Gundlach is the founder and chief investment officer of Los Angeles-based DoubleLine Capital. He spoke to investors via a conference call on December 8. Slides from that presentation are available here. The focus of his talk was DoubleLine’s flagship total-return mutual fund, DBLTX.

“The Fed’s biggest problem in justifying the rate increase is the inflation numbers make this anything but the moment to act on raising interest rates,” he said.

And the Fed faces other problems.

In an eerie premonition, Gundlach said that, “It will be interesting to see if the meeting can come and go without the market deteriorating further.” He noted that, “We are looking at some real carnage in the junk bond market.”

Three days later, the high-yield market was rocked by the gating of Third Avenue’s high-yield fund, followed by a similar move by Stone Lion Capital Partners, a distressed-debt hedge fund.

I’ll look the problems in the junk bond market. But first, let’s look at the range of indicators that Gundlach said argue against a rate increase, as well as a few that point in the other direction.
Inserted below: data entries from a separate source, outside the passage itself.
`src/rtl/norm_writer_if.sv`:
```
// Pixel stream in and frame-buffer write port out for the normalization writer.
// The master view is the environment: it sources pixels and sinks buffer writes.
interface norm_writer_if #(
  parameter int PIXEL_BIT_WIDTH = 10,
  parameter int ADDR_WIDTH      = 12
);
  logic                       s_axis_tvalid;
  logic                       s_axis_tready;
  logic [PIXEL_BIT_WIDTH-1:0] s_axis_tdata;
  logic                       s_axis_tlast;
  logic                       mem_wr_en;
  logic [ADDR_WIDTH-1:0]      mem_wr_addr;
  logic [PIXEL_BIT_WIDTH-1:0] mem_wr_data;

  modport master (
    output s_axis_tvalid, s_axis_tdata, s_axis_tlast,
    input  s_axis_tready, mem_wr_en, mem_wr_addr, mem_wr_data
  );

  modport slave (
    input  s_axis_tvalid, s_axis_tdata, s_axis_tlast,
    output s_axis_tready, mem_wr_en, mem_wr_addr, mem_wr_data
  );
endinterface

```
`src/rtl/norm_writer.sv`:
```
// Front half of normalization: streams one frame into the frame buffer while tracking
// its maximum, then publishes the clamped maximum as norm_denominator and pulses ap_done.
module norm_writer #(
  parameter int PIXEL_BIT_WIDTH = 10,
  parameter int FRAME_PIXELS    = 4096,
  parameter int ADDR_WIDTH      = $clog2(FRAME_PIXELS)
) (
  input  logic                       clk,
  input  logic                       srst,
  input  logic                       ap_start,
  output logic                       ap_done,
  output logic                       ap_idle,
  norm_writer_if.slave               bus,
  output logic [PIXEL_BIT_WIDTH-1:0] norm_denominator,
  output logic [ADDR_WIDTH:0]        pixel_count,
  output logic                       frame_err
);

  typedef enum logic [1:0] {
    S_IDLE,
    S_WRITE,
    S_COMMIT,
    S_DONE
  } state_t;

  localparam logic [ADDR_WIDTH:0]        CNT_ONE   = (ADDR_WIDTH+1)'(1);
  localparam logic [ADDR_WIDTH:0]        LAST_BEAT = (ADDR_WIDTH+1)'(FRAME_PIXELS - 1);
  localparam logic [PIXEL_BIT_WIDTH-1:0] DENOM_MIN = PIXEL_BIT_WIDTH'(1);

  state_t                       state_q;
  logic                         ap_done_q;
  logic                         mem_wr_en_q;
  logic [ADDR_WIDTH-1:0]        mem_wr_addr_q;
  logic [PIXEL_BIT_WIDTH-1:0]   mem_wr_data_q;
  logic [PIXEL_BIT_WIDTH-1:0]   denom_q;
  logic [ADDR_WIDTH:0]          count_q;
  logic                         err_q;
  logic [PIXEL_BIT_WIDTH-1:0]   max_q;

  logic                         handshake;
  logic                         is_last_beat;
  logic                         frame_end;
  logic [PIXEL_BIT_WIDTH-1:0]   max_d;

  // Ready depends only on state so upstream never sees a tvalid->tready loop.
  assign bus.s_axis_tready = (state_q == S_WRITE);
  assign handshake         = bus.s_axis_tvalid && bus.s_axis_tready;
  assign is_last_beat      = (count_q == LAST_BEAT);
  assign frame_end         = bus.s_axis_tlast || is_last_beat;
  assign max_d             = (bus.s_axis_tdata > max_q) ? bus.s_axis_tdata : max_q;

  // NOTE: state registers use non-blocking assignments so every branch reads pre-edge values.
  always_ff @(posedge clk or posedge srst) begin
    if (srst) begin
      state_q       <= S_IDLE;
      ap_done_q     <= 1'b0;
      mem_wr_en_q   <= 1'b0;
      mem_wr_addr_q <= '0;
      mem_wr_data_q <= '0;
      denom_q       <= DENOM_MIN;
      count_q       <= '0;
      err_q         <= 1'b0;
      max_q         <= '0;
    end else begin
      // NOTE: strobes default low here so they pulse for exactly one cycle when set below.
      ap_done_q   <= 1'b0;
      mem_wr_en_q <= 1'b0;
      unique case (state_q)
        S_IDLE: begin
          if (ap_start) begin
            state_q <= S_WRITE;
            count_q <= '0;
            max_q   <= '0;
            err_q   <= 1'b0;
          end
        end
        S_WRITE: begin
          if (handshake) begin
            mem_wr_en_q   <= 1'b1;
            mem_wr_addr_q <= count_q[ADDR_WIDTH-1:0];
            mem_wr_data_q <= bus.s_axis_tdata;
            count_q       <= count_q + CNT_ONE;
            max_q         <= max_d;
            if (frame_end) begin
              state_q <= S_COMMIT;
              // A good frame has tlast exactly on the final beat; anything else is an error.
              err_q   <= (bus.s_axis_tlast != is_last_beat);
            end
          end
        end
        S_COMMIT: begin
          state_q   <= S_DONE;
          ap_done_q <= 1'b1;
          denom_q   <= (max_q == '0) ? DENOM_MIN : max_q;
        end
        S_DONE: begin
          state_q <= S_IDLE;
        end
        default: begin
          state_q <= S_IDLE;
        end
      endcase
    end
  end

  assign ap_done          = ap_done_q;
  assign ap_idle          = (state_q == S_IDLE);
  assign bus.mem_wr_en    = mem_wr_en_q;
  assign bus.mem_wr_addr  = mem_wr_addr_q;
  assign bus.mem_wr_data  = mem_wr_data_q;
  assign norm_denominator = denom_q;
  assign pixel_count      = count_q;
  assign frame_err        = err_q;

endmodule

```
`src/flat_wrapper.sv`:
```
// flat-port wrapper written by rule: the top's interface ports become plain ports
module norm_writer_flat 
#(
  parameter int PIXEL_BIT_WIDTH = 10,
  parameter int FRAME_PIXELS    = 4096,
  parameter int ADDR_WIDTH      = $clog2(FRAME_PIXELS)
)
  (clk, srst, ap_start, ap_done, ap_idle, norm_denominator, pixel_count, frame_err, bus_s_axis_tvalid, bus_s_axis_tdata, bus_s_axis_tlast, bus_s_axis_tready, bus_mem_wr_en, bus_mem_wr_addr, bus_mem_wr_data);
  norm_writer_if #(.PIXEL_BIT_WIDTH(PIXEL_BIT_WIDTH), .ADDR_WIDTH(ADDR_WIDTH)) bus_i ();
  input  logic clk;
  input  logic srst;
  input  logic ap_start;
  output logic ap_done;
  output logic ap_idle;
  output logic [PIXEL_BIT_WIDTH-1:0] norm_denominator;
  output logic [ADDR_WIDTH:0] pixel_count;
  output logic frame_err;
  input wire logic [$bits(bus_i.s_axis_tvalid)-1:0] bus_s_axis_tvalid;
  input wire logic [$bits(bus_i.s_axis_tdata)-1:0] bus_s_axis_tdata;
  input wire logic [$bits(bus_i.s_axis_tlast)-1:0] bus_s_axis_tlast;
  output wire logic [$bits(bus_i.s_axis_tready)-1:0] bus_s_axis_tready;
  output wire logic [$bits(bus_i.mem_wr_en)-1:0] bus_mem_wr_en;
  output wire logic [$bits(bus_i.mem_wr_addr)-1:0] bus_mem_wr_addr;
  output wire logic [$bits(bus_i.mem_wr_data)-1:0] bus_mem_wr_data;
  assign bus_i.s_axis_tvalid = bus_s_axis_tvalid;
  assign bus_i.s_axis_tdata = bus_s_axis_tdata;
  assign bus_i.s_axis_tlast = bus_s_axis_tlast;
  assign bus_s_axis_tready = bus_i.s_axis_tready;
  assign bus_mem_wr_en = bus_i.mem_wr_en;
  assign bus_mem_wr_addr = bus_i.mem_wr_addr;
  assign bus_mem_wr_data = bus_i.mem_wr_data;
  norm_writer #(.PIXEL_BIT_WIDTH(PIXEL_BIT_WIDTH), .FRAME_PIXELS(FRAME_PIXELS), .ADDR_WIDTH(ADDR_WIDTH)) u_core (.clk(clk), .srst(srst), .ap_start(ap_start), .ap_done(ap_done), .ap_idle(ap_idle), .bus(bus_i), .norm_denominator(norm_denominator), .pixel_count(pixel_count), .frame_err(frame_err));
endmodule
```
The landscape facing the Fed

On the day Gundlach spoke, there was an 80% likelihood of a rate increase, based on data from the capital markets. Moreover, he said that 100% of economists are predicting an increase. If there is an increase, Gundlach said it would be 25 basis points – no more, no less.

Looking at the historical data, Gundlach said that real GDP growth and unemployment are consistent with levels at past increases.

But nominal GDP is not consistent with prior rate increases. Gundlach said nominal GDP growth is lower than it was in September 2102, when the Fed considered the economy so weak that it began its third round of quantitative easing (QE3).

Gundlach called the ISM survey data a “disaster.” It is at its lowest level since the Great Recession. That weakness is confirmed by industrial production, which Gundlach said is flat on a year-over-year basis. The ISM is highly correlated to nominal GDP, he said, and the implication is that a rate hike would put “downward pressure on nominal GDP.”

European policy contrasts bluntly with a rate increase. Inflation is lower in the U.S. than in Europe, he said, if one compares the data on an equivalent basis. U.S. GDP growth is a mere 60 basis points greater than in Europe, which Gundlach said exposed an inconsistency between Europe’s aggressive quantitative easing and a Fed rate hike. “There is just something seriously wrong with this picture,” he said.

Lack of inflation worries Gundlach the most. He called it a “bugaboo that is affecting the markets right now, and may cause a problem for the Fed.”